To summarize: yes, there is a difference between 1000Hz and 8000Hz but it won’t magically raise your rank or something like that, as the difference is extremely small. When I went back to my regular 1000Hz main mouse after the review period I didn’t feel as if I was suddenly handicapped or something, even though it took me some time to adjust. There is a difference though, and if I could choose between two mice that are the exact same with the only difference being their polling rates I would always go for the 8000Hz mouse, so it’s nice to see that Razer is trying to elevate the whole mouse game by bringing this stuff to the market.

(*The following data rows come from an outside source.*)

**src/rtl/pswl_pkg.sv**
```systemverilog
package pswl_pkg;
  localparam int unsigned P_W   = 7;
  localparam int unsigned CNT_W = 12;
  localparam int unsigned P_MIN = 2;
  localparam int unsigned P_MAX = 64;
endpackage

```
**src/rtl/pswl_down_ctr.sv**
```systemverilog
module pswl_down_ctr #(
  parameter int unsigned W = 8
) (
  input  logic         clk_i,
  input  logic         rst_ni,
  input  logic         ld_i,
  input  logic [W-1:0] ld_val_i,
  input  logic         en_i,
  output logic [W-1:0] cnt_o,
  output logic         zero_o
);
  logic [W-1:0] cnt_q;

  always_ff @(posedge clk_i or negedge rst_ni) begin
    if (!rst_ni)                     cnt_q <= '0;
    else if (ld_i)                   cnt_q <= ld_val_i;
    else if (en_i && cnt_q != '0)    cnt_q <= cnt_q - W'(1);
  end

  assign cnt_o  = cnt_q;
  assign zero_o = (cnt_q == '0);
endmodule

```
**src/rtl/pswl_cfg.sv**
```systemverilog
module pswl_cfg
  import pswl_pkg::*;
(
  input  logic             clk_i,
  input  logic             rst_ni,
  input  logic             smp_i,
  input  logic [P_W-1:0]   p_i,
  input  logic [CNT_W-1:0] a_i,
  input  logic [CNT_W-1:0] b_i,
  output logic [P_W-1:0]   p_nx_o,
  output logic [CNT_W-1:0] a_nx_o,
  output logic [CNT_W-1:0] b_nx_o,
  output logic [P_W-1:0]   p_q_o,
  output logic             err_q_o
);
  logic             err_nx;
  logic [P_W-1:0]   p_q;
  logic             err_q;

  always_comb begin
    if (p_i < P_W'(P_MIN))      p_nx_o = P_W'(P_MIN);
    else if (p_i > P_W'(P_MAX)) p_nx_o = P_W'(P_MAX);
    else                        p_nx_o = p_i;
    b_nx_o = (b_i == '0) ? CNT_W'(1) : b_i;
    err_nx = (b_i <= a_i);
    // error mode: every B tick uses the long modulus
    a_nx_o = err_nx ? b_nx_o : a_i;
  end

  always_ff @(posedge clk_i or negedge rst_ni) begin
    if (!rst_ni) begin
      p_q   <= P_W'(P_MIN);
      err_q <= 1'b0;
    end else if (smp_i) begin
      p_q   <= p_nx_o;
      err_q <= err_nx;
    end
  end

  assign p_q_o   = p_q;
  assign err_q_o = err_q;

  AST_CFG_HOLD: assert property (@(posedge clk_i) disable iff (!rst_ni)
    !$past(smp_i) |-> ($stable(p_q) && $stable(err_q)));
endmodule

```
**src/rtl/pulse_swallow_div.sv**
```systemverilog
module pulse_swallow_div
  import pswl_pkg::*;
(
  input  logic             clk_i,
  input  logic             rst_ni,
  input  logic [6:0]       p_i,
  input  logic [11:0]      a_i,
  input  logic [11:0]      b_i,
  output logic             div_o,
  output logic             mod_o,
  output logic             cfg_err_o
);
  logic [P_W-1:0]   p_nx, p_q, p_sel, psc_len_m1, psc_cnt;
  logic [CNT_W-1:0] a_nx, b_nx, a_cnt, b_cnt;
  logic             err_q, tick, reload, a_nz_next;
  logic             psc_zero, a_zero, b_zero;

  pswl_cfg u_cfg (
    .clk_i   (clk_i),
    .rst_ni  (rst_ni),
    .smp_i   (reload),
    .p_i     (p_i),
    .a_i     (a_i),
    .b_i     (b_i),
    .p_nx_o  (p_nx),
    .a_nx_o  (a_nx),
    .b_nx_o  (b_nx),
    .p_q_o   (p_q),
    .err_q_o (err_q)
  );

  assign tick   = psc_zero;
  // b_cnt is 0 only before the first load after reset
  assign reload = tick && (b_cnt <= CNT_W'(1));
  assign a_nz_next = reload ? (a_nx != '0) : (a_cnt > CNT_W'(1));
  assign p_sel  = reload ? p_nx : p_q;
  assign psc_len_m1 = p_sel - P_W'(1) + {{(P_W-1){1'b0}}, a_nz_next};

  pswl_down_ctr #(.W(P_W)) u_psc (
    .clk_i    (clk_i),
    .rst_ni   (rst_ni),
    .ld_i     (tick),
    .ld_val_i (psc_len_m1),
    .en_i     (1'b1),
    .cnt_o    (psc_cnt),
    .zero_o   (psc_zero)
  );

  pswl_down_ctr #(.W(CNT_W)) u_a_ctr (
    .clk_i    (clk_i),
    .rst_ni   (rst_ni),
    .ld_i     (reload),
    .ld_val_i (a_nx),
    .en_i     (tick),
    .cnt_o    (a_cnt),
    .zero_o   (a_zero)
  );

  pswl_down_ctr #(.W(CNT_W)) u_b_ctr (
    .clk_i    (clk_i),
    .rst_ni   (rst_ni),
    .ld_i     (reload),
    .ld_val_i (b_nx),
    .en_i     (tick),
    .cnt_o    (b_cnt),
    .zero_o   (b_zero)
  );

  assign div_o     = tick && (b_cnt == CNT_W'(1));
  assign mod_o     = !a_zero;
  assign cfg_err_o = err_q;

  AST_PULSE_NARROW: assert property (@(posedge clk_i) disable iff (!rst_ni)
    div_o |=> !div_o);
  AST_A_BELOW_B: assert property (@(posedge clk_i) disable iff (!rst_ni)
    (!cfg_err_o && !b_zero) |-> (a_cnt < b_cnt));
  AST_MOD_END_LOW: assert property (@(posedge clk_i) disable iff (!rst_ni)
    (div_o && !cfg_err_o) |-> !mod_o);
  AST_ERR_MOD_HIGH: assert property (@(posedge clk_i) disable iff (!rst_ni)
    (div_o && cfg_err_o) |-> mod_o);
  AST_PSC_RANGE: assert property (@(posedge clk_i) disable iff (!rst_ni)
    psc_cnt <= P_W'(P_MAX));
endmodule

```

One very important caveat is that you need some decently beefy gear to reap the rewards: the 8Khz polling rate will make your PC work harder and unless you’re gaming on a high refresh rate monitor the advantages of the high polling rate will not be tangible at all. There’s also the fact that not all games support this kind of polling rate, so you might not get the full benefit from this tech for quite a while. Consider it an early adopter tax.

In conclusion I’d say that the 8KHz polling rate is definitely noticeable, but unless you’re a Viper (wired) user looking for a new mouse I wouldn’t recommend rushing out to the store to buy a new one. A lot of factors come into play when it comes to aiming, and unless your aim is already nearly perfect and you’re playing at the very highest of levels where every percentage point matters it’s not a massive game changer. Cool new technology? Yes. Would be good to have standard on every mouse in a couple of years? Also yes. Would I be able to tell which one is 8KHz and which one is 1KHz in a blind test? Probably not. Is it mandatory for competitive gamers? No.

Razer Viper 8KHz Review – Conclusion


Even if we leave the whole 8000Hz polling rate thing out of the equation, the Razer Viper 8KHz is a fantastic gaming mouse. It has a safe shape (though be wary of how flat and long it is), great clicks, a flawless sensor, and it’s built nicely, making this a really solid choice for people who are into this kind of shape and like the features.

The standout spec is the 8000Hz polling rate, however. I have to say that I personally do feel that there’s a difference between 1000Hz and 8000Hz but it’s not going to change your whole world. The way I see it, Razer is ‘bringing the future’ to gaming mice. Even if you don’t have the system (you pretty much need a monitor with a refresh rate of at least 200Hz in my opinion, and your PC will need to be up to par as well) to make use of the 8KHz polling rate you can just set the Viper to ye olde 1000Hz and use it like that. You can also do the same if you’re playing a game that doesn’t play nice with these higher polling rates, so it’s not as if you’re stuck in ‘early adopter hell’ if you decide to buy this.

For a full explanation on my thoughts on 8KHz you’ll need to go the ‘performance and sensor’ section, but in short I’ll say: there are more important factors to a gaming mouse than the polling rate. Don’t get this one if you know you will dislike the shape, thinking that the 8KHz polling rate will catapult your aiming skills into the stratosphere. It won’t do that. But if you’re already used to the shape and you’ve got the system to match it can definitely make you a bit more consistent.

It’ll be exciting to see if this tech is going to be the new standard or if it’s merely a flash in the pan, but I for one wouldn’t mind if all gaming mice had this tech in the future. Even if it only improves your overall performance by 1% it’s handy to have on a mouse with all the features that you like.